**Task statement:** Each line of the entries below that includes "frozen" belongs in your answer.

··· Records for the exercise ···

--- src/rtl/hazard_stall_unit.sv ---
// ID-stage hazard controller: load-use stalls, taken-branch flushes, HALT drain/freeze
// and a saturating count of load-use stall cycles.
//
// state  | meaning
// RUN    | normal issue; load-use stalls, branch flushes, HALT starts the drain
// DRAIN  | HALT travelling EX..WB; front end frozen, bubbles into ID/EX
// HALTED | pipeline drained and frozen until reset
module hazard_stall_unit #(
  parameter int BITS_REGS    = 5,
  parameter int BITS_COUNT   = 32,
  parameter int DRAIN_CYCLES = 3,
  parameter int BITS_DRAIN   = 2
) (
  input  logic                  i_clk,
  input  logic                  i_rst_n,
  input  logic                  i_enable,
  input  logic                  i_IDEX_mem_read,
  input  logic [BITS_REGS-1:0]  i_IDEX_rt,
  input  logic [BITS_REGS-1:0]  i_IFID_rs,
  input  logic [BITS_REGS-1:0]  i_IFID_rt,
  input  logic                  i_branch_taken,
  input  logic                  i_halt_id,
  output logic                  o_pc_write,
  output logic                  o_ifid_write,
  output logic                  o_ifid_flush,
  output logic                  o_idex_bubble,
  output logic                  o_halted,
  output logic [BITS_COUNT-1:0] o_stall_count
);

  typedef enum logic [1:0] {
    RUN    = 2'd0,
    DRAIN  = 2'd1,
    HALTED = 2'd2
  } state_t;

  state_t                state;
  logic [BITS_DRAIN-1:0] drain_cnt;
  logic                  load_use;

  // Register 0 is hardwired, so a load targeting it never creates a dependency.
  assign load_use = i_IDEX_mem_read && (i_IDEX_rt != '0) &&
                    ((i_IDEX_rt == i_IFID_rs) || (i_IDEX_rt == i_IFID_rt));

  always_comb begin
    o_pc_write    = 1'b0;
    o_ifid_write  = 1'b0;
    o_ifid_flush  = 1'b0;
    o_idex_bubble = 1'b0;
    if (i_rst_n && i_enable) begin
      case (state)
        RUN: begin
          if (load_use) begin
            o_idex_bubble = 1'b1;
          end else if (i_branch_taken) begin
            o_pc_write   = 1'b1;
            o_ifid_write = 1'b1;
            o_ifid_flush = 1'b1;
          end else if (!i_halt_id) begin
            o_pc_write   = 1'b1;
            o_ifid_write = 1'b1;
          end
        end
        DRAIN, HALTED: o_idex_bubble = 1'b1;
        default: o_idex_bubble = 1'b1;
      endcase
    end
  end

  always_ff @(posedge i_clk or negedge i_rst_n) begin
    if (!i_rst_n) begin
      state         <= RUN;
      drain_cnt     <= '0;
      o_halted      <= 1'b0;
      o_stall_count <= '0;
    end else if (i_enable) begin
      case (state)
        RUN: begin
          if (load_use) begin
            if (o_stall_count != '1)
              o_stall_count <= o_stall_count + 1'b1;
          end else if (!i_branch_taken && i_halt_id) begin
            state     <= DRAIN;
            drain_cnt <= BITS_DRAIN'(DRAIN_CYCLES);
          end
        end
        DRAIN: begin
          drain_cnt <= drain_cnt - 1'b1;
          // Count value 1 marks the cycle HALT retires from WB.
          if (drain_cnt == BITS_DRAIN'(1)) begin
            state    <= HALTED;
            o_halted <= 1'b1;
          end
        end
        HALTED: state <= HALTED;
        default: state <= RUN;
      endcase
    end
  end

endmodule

···

**Answer to this exercise:**
// DRAIN  | HALT travelling EX..WB; front end frozen, bubbles into ID/EX
// HALTED | pipeline drained and frozen until reset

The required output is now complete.